The response of Spain’s ruling Socialist Party (PSOE) to the founding of Sortu was critical, and that of the opposition Popular Party (PP) openly hostile.

Spain’s deputy Prime Minister Alfredo Pérez Rubalcaba declared that Batasuna has “minimal” credibility. He added that this “is the first time in many years” that it “has explicitly rejected violence … we have a long way to go and in the meantime I do not want anyone to forget that ETA has yet to declare a definitive end to violence.”

Ana Mato, vice secretary of the PP, said that it “would be intolerable if the government lets the terrorists be in the elections” and added, “I don’t think that the socialist government is so unwary, so naïve or so treacherous to permit this.”

Iñigo Urkullu, president of the Basque Nationalist Party (PNV), declared that “the PP and PSOE are not capable of letting go of their prey [ETA], which has given them so many electoral gains”.

The PP and PSOE are wary of Sortu, as it might upset the unstable coalition through which they rule the Basque country—a minority PSOE government, supported by the PP—after 30 years of PNV (Basque Nationalist Party) rule. The PNV has also benefited electorally from the suppression of Batasuna, which regularly polled 10 percent in elections and held the balance of power in the Basque Congress before being illegalised.

Since its foundation in 1981, Batasuna has been the political wing of ETA, which was formed in the late 1950s under the fascist Franco regime, on the basis of an armed struggle for a separate Basque state.

The national-separatist perspective of ETA and Batasuna was always fundamentally opposed to a Marxist strategy for the international mobilization of the working class against capitalism. While at times using socialistic rhetoric, Batasuna and its counterparts never attempted to solidarise themselves with workers’ struggles outside the Basque region.

Their use of tactics of individual terrorism—which led to 820 assassinations, hundreds of injuries, dozens of kidnappings, extortions and robberies—allowed the state to justify its repressive apparatus. It thus helped provide a smokescreen for attacks on democratic rights, bolster Spanish chauvinism, and divide the working class along national lines. Successive governments have banned newspapers, demonstrations and radio stations. Most notoriously, the PSOE government of Felipe González created a state assassination squad, the Anti-terrorist Groups of Liberation (GAL).

Batasuna’s call for a “democratic” integration into European capitalism—amid the most serious capitalist crisis since the 1930s—is an acknowledgment of the fundamentally anti-working class character of its politics.

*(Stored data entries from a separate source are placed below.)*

$ cat src/rtl/ctm_pkg.sv
package ctm_pkg;
  localparam logic [7:0] CTM_OFS_CTRL0   = 8'h00;
  localparam logic [7:0] CTM_OFS_CTRL1   = 8'h04;
  localparam logic [7:0] CTM_OFS_CNT_LO  = 8'h08;
  localparam logic [7:0] CTM_OFS_CNT_HI  = 8'h0c;
  localparam logic [7:0] CTM_OFS_A_LO    = 8'h10;
  localparam logic [7:0] CTM_OFS_A_HI    = 8'h14;
  localparam logic [7:0] CTM_OFS_FLAGS   = 8'h18;
  localparam logic [7:0] CTM_RST_CTRL0   = 8'h00;
  localparam logic [7:0] CTM_RST_CTRL1   = 8'h00;
  localparam int CTM_BIT_PAUSE  = 7;
  localparam int CTM_POS_CKSEL  = 4;
  localparam int CTM_BIT_RUN    = 3;
  localparam int CTM_POS_PERIOD = 0;
  localparam int CTM_POS_MODE   = 6;
  localparam int CTM_POS_PINFN  = 4;
  localparam int CTM_BIT_OC     = 3;
  localparam int CTM_BIT_POL    = 2;
  localparam int CTM_BIT_DPX    = 1;
  localparam int CTM_BIT_CCLR   = 0;
  localparam logic [1:0] CTM_MODE_CMP = 2'h0;
  localparam logic [1:0] CTM_MODE_PWM = 2'h2;
  localparam logic [1:0] CTM_MODE_TMR = 2'h3;
  localparam logic [1:0] CTM_RESP_OKAY   = 2'h0;
  localparam logic [1:0] CTM_RESP_SLVERR = 2'h2;
  localparam int CTM_DIV_SYS4  = 4;
  localparam int CTM_DIV_H16   = 16;
  localparam int CTM_DIV_H64   = 64;
endpackage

Today’s desperate social crisis lays the basis for uniting workers in Spain and internationally against capitalism—with unemployment in Spain standing at 20 percent, youth unemployment rising to 43 percent, and social rights and living standards under attack by Zapatero. Nonetheless, the petty-bourgeois Basque nationalists advocate building a new capitalist state in the Basque country, in collaboration with the European ruling class.

In its attempts to integrate itself into the state apparatus, Batasuna openly looks to the “success” of the IRA and Sinn Fein in Northern Ireland. There, the “peace process” was carried out above the heads of the working class, Irish and British alike, by Washington, London and Dublin, to create a cheap-labour platform and encourage investment by international capital, after three decades of military conflict.

The International Contact Group of UN Ambassadors, led by the South African lawyer Brian Currin who took part in the Irish peace process in 1998, is involved in the Basque country. The Sortu press conference was attended by Sinn Fein leader Alex Maskey.

For years, the Basque nationalists have sought to create a new capitalist mini-state, in order to secure international investment. The profit generated would be restricted to a tiny layer of the region’s elite and could only be achieved on the back of increased exploitation of Basque working people. This is also the record of Sinn Fein in Northern Ireland—where it became the main political vehicle for imposing austerity measures, together with the British loyalist Democratic Unionist Party.